Lemon Curdistan posted:

Most of the damage system comes from DH et al., complete with the d% random critical injury table. Dark Heresy is a d% game, so the critical injury chart actually uses the same dice as the rest of the game, unlike FFGSW where it's horribly tacked-on. The high lethality also comes from DH, where it makes a lot more sense than in Star Wars (do you remember that bit where Luke and Leia fight Storm Troopers, and they keep getting knocked out by a blaster shot and stimpacking each other back up every round?).
Not going to argue the crit table being tacked on, because it is. SWEotE is a cardless spin-off of WFRP3E, which used a deck system for a number of random selection options. Losing the decks required an alternative, and it looks like they went "gently caress it, d100". I think they could have done better. That said, calling the whole game a DH hack because of this (and apparently an influence in class options) is quite a stretch.

Lemon Curdistan posted:

Yep, I didn't do the maths. :shrug: The numbers you provided still lead to the PCs failing on rolls more often than is desirable for something like Star Wars unless they've dumped 90% of their starting XP into raising their primary characteristic and are specifically rolling for a skill that uses it. It plummets even further if you put them out of their comfort zone at all.
Again, those are the odds for getting at least one success on an average check, with no modifiers.

It's trivial to get positive modifiers, from entirely player controlled options (spending a maneuver to aim gets a white die in combat, there's a pool of light side points to give you effective skill ranks) to gm fiat (I'm on a roof can I get a white die for the high ground (the answer is yes)).

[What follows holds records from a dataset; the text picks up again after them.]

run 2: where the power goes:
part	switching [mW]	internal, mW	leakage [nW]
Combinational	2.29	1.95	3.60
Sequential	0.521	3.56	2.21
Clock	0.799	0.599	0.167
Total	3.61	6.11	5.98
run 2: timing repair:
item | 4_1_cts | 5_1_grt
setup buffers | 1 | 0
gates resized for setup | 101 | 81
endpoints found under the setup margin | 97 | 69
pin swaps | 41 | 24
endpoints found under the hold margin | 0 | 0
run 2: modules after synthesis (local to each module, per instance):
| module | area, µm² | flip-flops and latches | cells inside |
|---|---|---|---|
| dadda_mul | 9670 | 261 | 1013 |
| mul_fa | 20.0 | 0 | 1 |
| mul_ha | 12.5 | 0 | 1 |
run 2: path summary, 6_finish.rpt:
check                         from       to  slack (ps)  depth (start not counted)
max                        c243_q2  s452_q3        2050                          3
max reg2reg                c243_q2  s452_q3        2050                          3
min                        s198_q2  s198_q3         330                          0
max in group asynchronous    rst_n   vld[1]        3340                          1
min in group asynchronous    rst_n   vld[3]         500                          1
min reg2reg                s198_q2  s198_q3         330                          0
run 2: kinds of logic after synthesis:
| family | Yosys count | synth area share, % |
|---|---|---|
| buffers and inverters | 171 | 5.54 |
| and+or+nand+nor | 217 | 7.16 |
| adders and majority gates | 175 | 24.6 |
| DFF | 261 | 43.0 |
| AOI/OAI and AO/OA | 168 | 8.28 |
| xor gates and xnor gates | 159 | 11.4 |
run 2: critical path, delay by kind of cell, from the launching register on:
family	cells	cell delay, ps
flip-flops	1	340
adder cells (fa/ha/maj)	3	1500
Context: an optimization exercise on an open-source flow, tuned for small area, a short achievable clock period and few clock cycles per item. The choices shown serve that exercise and are no tape-out recipe.
Only simulation tests tie the RTL to the original design; equivalence was not proved.
No activity file was given, so power comes from the tool's default toggle rates.

## flow/run.sh

```bash
#!/bin/bash
# synth_recipe.tcl (not shown) runs the flow's synth.tcl, then flattens the netlist and writes it again
# the make line also repeats each setting of config.mk as NAME=value (left out here)
make -C /OpenROAD-flow-scripts/flow DESIGN_CONFIG=/design/flow/config.mk WORK_HOME=/design/flow/orfs CLKGATE_MAP_FILE= SYNTH_SCRIPT=/design/flow/synth_recipe.tcl finish
```

## flow/config.mk

```make
export PLATFORM = sky130hd
export DESIGN_NAME = apb_crc_mc
export DESIGN_NICKNAME = apb_crc_mc
export VERILOG_FILES = /design/flow/design.v
export SDC_FILE = /design/flow/constraint.sdc
export NUM_CORES = 4
export LEC_CHECK = 0
export ABC_CLOCK_PERIOD_IN_PS = 3500
export CAP_MARGIN = 20
export CORE_MARGIN = 2
export CORE_UTILIZATION = 55
export CTS_BUF_LIST = sky130_fd_sc_hd__clkbuf_16
export CTS_CLUSTER_DIAMETER = 100
export CTS_CLUSTER_SIZE = 25
export SETUP_SLACK_MARGIN = 2.0
export SLEW_MARGIN = 20
```

## flow/constraint.sdc

```tcl
create_clock -name core_clock -period 6.0 [get_ports {clk}]
set_input_delay 1.2000 -clock core_clock [delete_from_list [all_inputs] [get_ports {clk}]]
set_output_delay 1.2000 -clock core_clock [all_outputs]
set_load 0.01 [all_outputs]
```
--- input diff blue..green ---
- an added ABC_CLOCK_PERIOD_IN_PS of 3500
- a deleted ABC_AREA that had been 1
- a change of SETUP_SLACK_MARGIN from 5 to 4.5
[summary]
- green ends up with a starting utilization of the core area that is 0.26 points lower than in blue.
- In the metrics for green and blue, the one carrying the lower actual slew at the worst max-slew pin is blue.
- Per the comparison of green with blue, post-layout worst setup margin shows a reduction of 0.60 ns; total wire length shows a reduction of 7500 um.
From an optimization exercise on the open Yosys and OpenROAD flow, aimed at small area; shortcuts taken in it are not production practice. At most, simulation tests tie the RTL to the original design; equivalence was not proved. Power is estimated from default activity; no workload was simulated.

==> inputs of 06-16 <==
==> flow/design.v <==
module dmr_ins_inv (
  input  logic        wsel,
  input  logic        keep,
  input  logic [31:0] w,
  input  logic [31:0] prev,
  output logic [31:0] d
);
  assign d = ~(({32{wsel}} & w) | ({32{keep}} & prev));
endmodule
module dmr_ins_true (
  input  logic        wseln,
  input  logic        keepn,
  input  logic [31:0] wn,
  input  logic [31:0] prevn,
  output logic [31:0] d
);
  assign d = ~(({32{wseln}} | wn) & ({32{keepn}} | prevn));
endmodule
This is an optimization exercise on Yosys and OpenROAD, whose aim is a short achievable clock period and few clock cycles per item, not a production implementation.
Only simulation tests tie the RTL to the original design; equivalence was not proved.
No activity file was given, so power comes from the tool's default toggle rates.

==> wip/cedar <==
Design huff_len_top, start of the top module:
module huff_len_top
(
	input  logic                   clk,
	input  logic                   rstN,
	input  logic                   start,
	output logic                   done,
	output logic                   tree_rd,
	output logic [9-1:0]  tree_addr,
	input  logic [9-1:0]  tree_parent,
	input  logic [4-1:0]   rd_addr,
	output logic [9-1:0]   rd_count
);
==> module tree_tracer, before the edit <==
module tree_tracer
(
	input  logic                   clk,
	input  logic                   rstN,
	input  logic                   start,
	output logic                   tree_rd,
	output logic [9-1:0]  tree_addr,
	input  logic [9-1:0]  tree_parent,
	output logic                   len_valid,
	output logic [4-1:0]   len_idx,
	output logic                   len_over,
	output logic                   trace_done
);
	localparam logic [9-1:0] LAST_LEAF = 256 - 1;
	localparam logic [4:0]            DEPTH_MAX = 15;
	localparam logic [4:0]            DEPTH_SAT = 15 + 1;
	huff_len_pkg::trace_state_t             state;
	huff_len_pkg::trace_state_t             state_nxt;
	logic [9-1:0]    leaf_cnt;
	logic [4:0]               depth;
	logic                     parent_zero;
	logic                     last_leaf;
	logic [9-1:0]    leaf_nxt;
	assign leaf_nxt = leaf_cnt + 1'b1;
	assign parent_zero = (tree_parent == '0);
	assign last_leaf   = (leaf_cnt == LAST_LEAF);
	always_comb
	begin
		tree_rd   = 1'b0;
		tree_addr = leaf_cnt;
		case (state)
			huff_len_pkg::TR_IDLE:
			begin
				tree_rd   = 1'b1;
				tree_addr = '0;
			end
			huff_len_pkg::TR_READ_LEAF, huff_len_pkg::TR_NEXT_LEAF:
			begin
				tree_rd = 1'b1;
			end
			huff_len_pkg::TR_WALK:
			begin
				tree_rd   = !parent_zero || !last_leaf;
				tree_addr = parent_zero ? leaf_nxt : tree_parent;
			end
			default:
			begin
				tree_rd = 1'b0;
			end
		endcase
	end
	assign len_valid  = (state == huff_len_pkg::TR_WALK) && parent_zero && (depth != '0);
	assign len_over   = len_valid && (depth > DEPTH_MAX);
	assign len_idx    = (depth > DEPTH_MAX) ? DEPTH_MAX[4-1:0] : depth[4-1:0];
	assign trace_done = (state == huff_len_pkg::TR_DONE);
	always_comb
	begin
		state_nxt = state;
		case (state)
			huff_len_pkg::TR_IDLE:
			begin
				if (start)
					state_nxt = huff_len_pkg::TR_WALK;
			end
			huff_len_pkg::TR_READ_LEAF, huff_len_pkg::TR_NEXT_LEAF:
			begin
				state_nxt = huff_len_pkg::TR_WALK;
			end
			huff_len_pkg::TR_WALK:
			begin
				if (parent_zero && last_leaf)
					state_nxt = huff_len_pkg::TR_DONE;
			end
			default:
			begin
				state_nxt = huff_len_pkg::TR_IDLE;
			end
		endcase
	end
	always_ff @(posedge clk or negedge rstN)
	begin
		if (!rstN)
		begin
			state    <= huff_len_pkg::TR_IDLE;
			leaf_cnt <= '0;
			depth    <= '0;
		end
		else
		begin
			state <= state_nxt;
			if (state == huff_len_pkg::TR_IDLE && start)
			begin
				leaf_cnt <= '0;
				depth    <= '0;
			end
			else if (state == huff_len_pkg::TR_WALK)
			begin
				if (parent_zero)
				begin
					depth <= '0;
					if (!last_leaf)
						leaf_cnt <= leaf_cnt + 1'b1;
				end
				else if (depth != DEPTH_SAT)
				begin
					depth <= depth + 1'b1;
				end
			end
		end
	end
endmodule
What follows belongs to an exercise in optimizing a design on an open flow for a short achievable clock period and few clock cycles; a production flow would make more cautious choices. Only simulation tests tie the RTL to the original design; equivalence was not proved. Power is estimated from default activity; no workload was simulated.

`flow/constraint.sdc`:
```
create_clock -name core_clock -period 5.0 [get_ports {aclk}]
set_input_delay 1.0000 -clock core_clock [delete_from_list [all_inputs] [get_ports {aclk}]]
set_output_delay 1.0000 -clock core_clock [all_outputs]
set_load 0.01 [all_outputs]
```
`flow/config.mk`:
```
export PLATFORM = sky130hd
export DESIGN_NAME = dma_apb_top
export DESIGN_NICKNAME = dma_apb_top
export VERILOG_FILES = /design/flow/design.v
export SDC_FILE = /design/flow/constraint.sdc
export NUM_CORES = 4
export LEC_CHECK = 0
export ABC_CLOCK_PERIOD_IN_PS = 2000
export CAP_MARGIN = 20
export CORE_MARGIN = 2
export CORE_UTILIZATION = 50
export SETUP_SLACK_MARGIN = 2.6
export SLEW_MARGIN = 20
export TNS_END_PERCENT = 100
```
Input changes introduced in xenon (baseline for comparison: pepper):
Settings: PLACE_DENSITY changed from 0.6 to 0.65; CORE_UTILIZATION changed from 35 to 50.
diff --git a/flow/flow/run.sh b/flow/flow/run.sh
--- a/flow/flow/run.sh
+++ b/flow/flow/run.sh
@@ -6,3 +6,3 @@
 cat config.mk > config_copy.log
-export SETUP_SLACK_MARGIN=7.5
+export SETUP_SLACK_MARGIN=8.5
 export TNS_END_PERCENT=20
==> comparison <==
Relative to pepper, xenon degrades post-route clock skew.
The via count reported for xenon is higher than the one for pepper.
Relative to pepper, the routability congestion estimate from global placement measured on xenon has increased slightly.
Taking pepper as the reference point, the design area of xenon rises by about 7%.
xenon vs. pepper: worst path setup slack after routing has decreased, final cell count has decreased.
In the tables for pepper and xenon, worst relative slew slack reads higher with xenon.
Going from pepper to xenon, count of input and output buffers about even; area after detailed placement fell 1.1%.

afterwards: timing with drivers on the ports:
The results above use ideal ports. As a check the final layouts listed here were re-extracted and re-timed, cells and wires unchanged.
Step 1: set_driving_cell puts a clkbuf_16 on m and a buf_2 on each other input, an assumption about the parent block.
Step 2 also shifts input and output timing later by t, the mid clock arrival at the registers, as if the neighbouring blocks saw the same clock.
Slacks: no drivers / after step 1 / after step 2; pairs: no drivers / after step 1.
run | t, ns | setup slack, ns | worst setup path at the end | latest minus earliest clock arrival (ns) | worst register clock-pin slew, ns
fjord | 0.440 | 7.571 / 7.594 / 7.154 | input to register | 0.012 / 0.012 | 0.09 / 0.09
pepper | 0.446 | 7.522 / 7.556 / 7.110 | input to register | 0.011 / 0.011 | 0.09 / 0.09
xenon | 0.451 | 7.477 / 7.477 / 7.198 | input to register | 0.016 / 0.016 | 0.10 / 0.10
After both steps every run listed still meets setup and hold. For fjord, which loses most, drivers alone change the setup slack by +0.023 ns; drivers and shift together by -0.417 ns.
What follows belongs to an exercise in optimizing a design on an open flow for small area; a production flow would make more cautious choices.
At most, simulation tests tie the RTL to the original design; equivalence was not proved.
Power figures rest on the tool's default switching activity, not on a simulated workload.

Setup of job 7590:
Design rv_core, start of the top module:
module rv_core #(
  parameter logic [31:0] BOOT_PC = '0
) (
  input  logic        clk,
  input  logic        rst,
  output logic [31:0] imem_addr_o,
  input  logic [31:0] imem_data_i,
  output logic [31:0] trace_pc_o,
  output logic [31:0] trace_insn_o,
  output logic [1:0]  trace_status_o,
  output logic        wb_we_o,
  output logic [4:0]  wb_rd_o,
  output logic [31:0] wb_data_o
);
Size in the first run: ~50000 um^2 of cells after synthesis.
Settings: LEC_CHECK=0, ABC_AREA=0, CAP_MARGIN=20, CORE_MARGIN=2, CORE_UTILIZATION=55, CTS_BUF_LIST=sky130_fd_sc_hd__clkbuf_8, CTS_CLUSTER_SIZE=20, SLEW_MARGIN=20; clock period 6.0 ns.
run.sh (not shown) runs the stock make flow with config.mk's settings and CLKGATE_MAP_FILE= SYNTH_SCRIPT=/design/flow/synth_recipe.tcl, a recipe that flattens the netlist after the stock synthesis.
Setup changes, job 7590 to job 3245
# job 7590
export LEC_CHECK = 0
export ABC_AREA = 0
export CAP_MARGIN = 20
export CORE_MARGIN = 2
export CORE_UTILIZATION = 55
export CTS_BUF_LIST = sky130_fd_sc_hd__clkbuf_8
export CTS_CLUSTER_SIZE = 20
export SLEW_MARGIN = 20
create_clock -name core_clock -period 6.0 [get_ports {clk}]
# job 3245
export LEC_CHECK = 0
export ABC_AREA = 0
export CAP_MARGIN = 20
export CORE_MARGIN = 2
export CORE_UTILIZATION = 40
export SLEW_MARGIN = 20
create_clock -name core_clock -period 6.0 [get_ports {clk}]
==> results.txt <==
- Delta (job 3245 minus job 7590): number of standard cells in the final layout excluding fillers grew by 332; multi-input logic portion of the cell area decreased 0.41 points.
- Detailed route, job 3245 vs job 7590: via total lower for job 3245
- The part of the power in combinational logic reported for job 3245 is smaller than that of job 7590 by 0.2 points.
- Data required time of the critical path: higher on job 3245
- Met2 usage | job 3245 below job 7590
- Job 7590 → job 3245: aggregate routed wire length climbed 2.7%, first-pass GRT wire length climbed about 2.7%, hold slack climbed 0.015 ns.
- In the tables for job 3245 and job 7590, design area reads lower with job 7590.
No functional check of the RTL was part of any run of this note.

========
Another version of the RTL of rv_core (not shown whole).
Size: roughly 1200 flip-flops, roughly 170 I/O pins, ~47000 µm² of cells after synthesis.
Settings: LEC_CHECK=0, ABC_AREA=0, CAP_MARGIN=20, CORE_MARGIN=2, CORE_UTILIZATION=55, CTS_CLUSTER_DIAMETER=80, CTS_CLUSTER_SIZE=24, PLACE_DENSITY=0.72, SLEW_MARGIN=20; clock period 6.0 ns.
The first run finished clean.
Then changed:
==> flow/flow/run.sh (new file) <==
#!/bin/bash
# The standard layout (standard.sh, with config.mk's settings) with two
# changes: the port buffers are buf_2 cells rather than the cell buffer_ports
# picks by default, and clock tree synthesis adds no dummy loads (its
# clustering settings match config.mk's). make's output goes to standard.log;
# each tool's own log is under orfs/logs/.
set -euo pipefail
export BUFFER_PORTS_ARGS="-buffer_cell sky130_fd_sc_hd__buf_2"
export CTS_ARGS="-sink_clustering_enable -repair_clock_nets -dont_use_dummy_load -sink_clustering_size 24 -sink_clustering_max_diameter 80"
bash standard.sh finish > standard.log 2>&1
==> flow/standard.sh (new file) <==
#!/bin/bash
# synth_recipe.tcl (not shown) runs the flow's synth.tcl, then flattens the netlist and writes it again
# the make line also repeats each setting of config.mk as NAME=value (left out here)
make -C /OpenROAD-flow-scripts/flow DESIGN_CONFIG=/design/flow/config.mk WORK_HOME=/design/flow/orfs CLKGATE_MAP_FILE= SYNTH_SCRIPT=/design/flow/synth_recipe.tcl "${@:-finish}"
PLACE_DENSITY = default   (was 0.72)
removed: flow/run.sh
- routed wire length is lower by 0.83%
- power is lower by about 3%
- design area is lower by 1.7%
- fmax stays flat
- final cell count is lower by 0.50%
- sequential cell count does not change
- die area does not change
- utilization is lower by 1.1 points
- synthesized cell count does not change
- worst setup slack loses 0.0058 ns
Then changed:
PLACE_DENSITY = 0.72   (was default)
Effect: Wire length went up by 1.6%. Setup slack is better by 0.11 ns. Sequential share of layout area stays flat. Global-route usage rose by 0.77 points. Combinational power climbs by about 5%. Hold slack loses 0.026 ns. Clock power came out higher by about 2%. Synthesized area does not change. Cell count stays flat. Total power increases by 1.2%. Die area stays the same.

========
rv_core, a different RTL version from the one above (not shown whole).
Size: ~3400 cells after synthesis, about 1200 flip-flops, about 170 I/O pins, roughly 49000 um2 of cells after synthesis.
==> flow/config.mk <==
export PLATFORM = sky130hd
export DESIGN_NAME = rv_core
export DESIGN_NICKNAME = rv_core
export VERILOG_FILES = /design/flow/design.v
export SDC_FILE = /design/flow/constraint.sdc
export NUM_CORES = 4
export LEC_CHECK = 0
export ABC_AREA = 0
export CAP_MARGIN = 20
export CORE_MARGIN = 2
export CORE_UTILIZATION = 55
export CTS_CLUSTER_DIAMETER = 80
export CTS_CLUSTER_SIZE = 24
export SLEW_MARGIN = 20
==> flow/constraint.sdc <==
create_clock -name core_clock -period 6.0 [get_ports {clk}]
set_input_delay 1.2000 -clock core_clock [delete_from_list [all_inputs] [get_ports {clk}]]
set_output_delay 1.2000 -clock core_clock [all_outputs]
set_load 0.01 [all_outputs]
Stock flow here: none of the scripts above is used.
Next try:
==> flow/flow/run.sh (new file) <==
#!/bin/bash
# The standard layout (standard.sh, with config.mk's settings) with two
# changes: the port buffers are buf_2 cells rather than the cell buffer_ports
# picks by default, and clock tree synthesis adds no dummy loads (its
# clustering settings match config.mk's). make's output goes to standard.log;
# each tool's own log is under orfs/logs/.
set -euo pipefail
export BUFFER_PORTS_ARGS="-buffer_cell sky130_fd_sc_hd__buf_2"
export CTS_ARGS="-sink_clustering_enable -repair_clock_nets -dont_use_dummy_load -sink_clustering_size 24 -sink_clustering_max_diameter 80"
bash standard.sh finish > standard.log 2>&1
==> flow/standard.sh (new file) <==
#!/bin/bash
# synth_recipe.tcl (not shown) runs the flow's synth.tcl, then flattens the netlist and writes it again
# the make line also repeats each setting of config.mk as NAME=value (left out here)
make -C /OpenROAD-flow-scripts/flow DESIGN_CONFIG=/design/flow/config.mk WORK_HOME=/design/flow/orfs CLKGATE_MAP_FILE= SYNTH_SCRIPT=/design/flow/synth_recipe.tcl "${@:-finish}"
removed: flow/run.sh
The new run ran to the end with no violations.
Final cell count went down by 0.98%.
Wire length went up by 0.74%.
Critical path depth rose by 1.
Die area is unchanged.
Final area shrinks by 1.9%.
Power came out lower by 1.3%.
Worst setup slack is better by 0.43 ns.
Next try:
--- a/flow/config.mk
+++ b/flow/config.mk
@@ -12,3 +12,4 @@
 export CTS_CLUSTER_DIAMETER = 80
 export CTS_CLUSTER_SIZE = 24
+export PLACE_DENSITY = 0.72
 export SLEW_MARGIN = 20
Outcome:
- via count is lower by 0.73%
- die area stays the same
- worst setup slack gets worse by 0.084 ns
- wire length is lower by 6.8%
- area after synthesis stays the same
- cell count is lower by 0.68%
- sequential share of layout area is higher by 0.49 points
- non-clock buffer count is lower by 25

========
== P ==
Another version of the RTL of rv_core (not shown whole).
Size: ~1200 flip-flops, ~170 I/O pins, roughly 49000 um2 of cells after synthesis.
## rv_core
module rv_core #(
  parameter logic [31:0] BOOT_PC = '0
) (
  input  logic        clk,
  input  logic        rst,
  output logic [31:0] imem_addr_o,
  input  logic [31:0] imem_data_i,
  output logic [31:0] trace_pc_o,
  output logic [31:0] trace_insn_o,
  output logic [1:0]  trace_status_o,
  output logic        wb_we_o,
  output logic [4:0]  wb_rd_o,
  output logic [31:0] wb_data_o
);
Settings: LEC_CHECK=0, ABC_AREA=0, CAP_MARGIN=0, CORE_MARGIN=2, CORE_UTILIZATION=55, CTS_CLUSTER_DIAMETER=80, CTS_CLUSTER_SIZE=24, SLEW_MARGIN=0; clock period 6.0 ns.
Stock flow here: none of the scripts above is used.
[flow] P | stages: complete | final checks: fail | reason: max-capacitance violations, max-slew violations
Modified inputs, Q compared to P
Settings: changing SLEW_MARGIN from 0 to 20; changing CAP_MARGIN from 0 to 20.
==> flow/flow/run.sh (new file) <==
#!/bin/bash
# The standard layout (standard.sh, with config.mk's settings) with two
# changes: the port buffers are buf_2 cells rather than the cell buffer_ports
# picks by default, and clock tree synthesis adds no dummy loads (its
# clustering settings match config.mk's). make's output goes to standard.log;
# each tool's own log is under orfs/logs/.
set -euo pipefail
export BUFFER_PORTS_ARGS="-buffer_cell sky130_fd_sc_hd__buf_2"
export CTS_ARGS="-sink_clustering_enable -repair_clock_nets -dont_use_dummy_load -sink_clustering_size 24 -sink_clustering_max_diameter 80"
bash standard.sh finish > standard.log 2>&1
==> flow/standard.sh (new file) <==
#!/bin/bash
# synth_recipe.tcl (not shown) runs the flow's synth.tcl, then flattens the netlist and writes it again
# the make line also repeats each setting of config.mk as NAME=value (left out here)
make -C /OpenROAD-flow-scripts/flow DESIGN_CONFIG=/design/flow/config.mk WORK_HOME=/design/flow/orfs CLKGATE_MAP_FILE= SYNTH_SCRIPT=/design/flow/synth_recipe.tcl "${@:-finish}"
removed: flow/run.sh
Q: no failed stages, no open violations at the end. In Q the wire length of the first global-routing pass turned out 1.7% higher than in P. Compared to P, Q has number of cells in the finished layout apart from fillers 0.98% lower. Per the comparison of Q with P, global-route usage +0.86 points; footprint of the multi-input gates went up by 91 um2; setup TNS after final layout about even; net switching power down about 3%; count of clock-buffer cells in the layout -about 30%.
Function was not checked in any run of this note: the RTL went through the layout flow alone.

port drivers added, routing unchanged:
The results above use ideal ports. As a check the final layouts listed here were re-extracted and re-timed, cells and wires unchanged. Step 1 sets driving cells, clkbuf_16 on the clock port and buf_2 on the other inputs (assumed; they add their load-dependent delay and slew). Step 2, shift: input delay + t, output delay - t, t = (earliest + latest rising clock arrival at the registers) / 2. This alone moves slack from input paths to output paths. Three values: no drivers, after step 1, after step 2; two values: the first two.
run	shift t [ns]	slack for setup (ns)	latest minus earliest clock arrival (ns)	slew at the worst register clock pin (ns)	pins driven straight from the clock port
job 7590	0.950	0.222 / 0.152 / 0.296	0.098 / 0.099	0.08 / 0.08	1
job 3245	0.788	0.196 / 0.196 / 0.196	0.064 / 0.064	0.07 / 0.07	1
the first run of note 2	0.766	0.151 / 0.151 / 0.151	0.065 / 0.064	0.10 / 0.10	1
the second run of note 2	0.705	0.146 / 0.146 / 0.146	0.144 / 0.144	0.10 / 0.10	1
the third run of note 2	0.726	0.255 / 0.255 / 0.255	0.156 / 0.156	0.10 / 0.10	1
the first run of note 3	0.766	0.969 / 0.901 / 1.236	0.098 / 0.099	0.10 / 0.10	1
the second run of note 3	0.696	1.396 / 1.396 / 1.396	0.127 / 0.127	0.10 / 0.10	1
the third run of note 3	0.732	1.312 / 1.312 / 1.312	0.161 / 0.161	0.10 / 0.10	1
P	0.781	0.611 / 0.611 / 0.611	0.066 / 0.067	0.10 / 0.10	1
Q	0.727	0.977 / 0.977 / 0.977	0.098 / 0.099	0.10 / 0.10	1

Getting no successes does not mean nothing good happens. You might miss the guy you were aiming at but get a pile of advantages or a triumph, which you can cash in for a bunch of possible things, ranging from narrative bonuses to a bunch more white dice for someone else.

Someone with no weapons training and slightly above average agility has a better than 50/50 chance to shoot a guy who is actively punching him in the face, first try. If it's narratively appropriate it goes up a bunch, with a miss having a high chance of positioning the bad dude for an ally to deliver the old double-fist to the neck. Sounds appropriately pulpy to me. But thats an opinion thing really.

Lemon Curdistan posted:

On top of that, the amount of crunch in the rules just doesn't lend itself to just treating the action narratively enough to a) work for Star Wars' brand of pulpy action and b) work with the tiered success system unless you go out of your way to ignore the rules when adjudicating advantage on failures/threat on successes (this is not helped by their decision to not include suggested narrative effects for threat/advantage in the skill rules).
Everything from b) down is "4e fireballs can't light a fire" level rules ignorance*. I don't even know where to start. You either didn't read core parts of the rules or are badly missapplying them. Of course :ffg: so if this is the case, probably not your fault.

Basically you were doing it wrong :colbert:

*e: can't think of a less loaded term. I mean it neutrally.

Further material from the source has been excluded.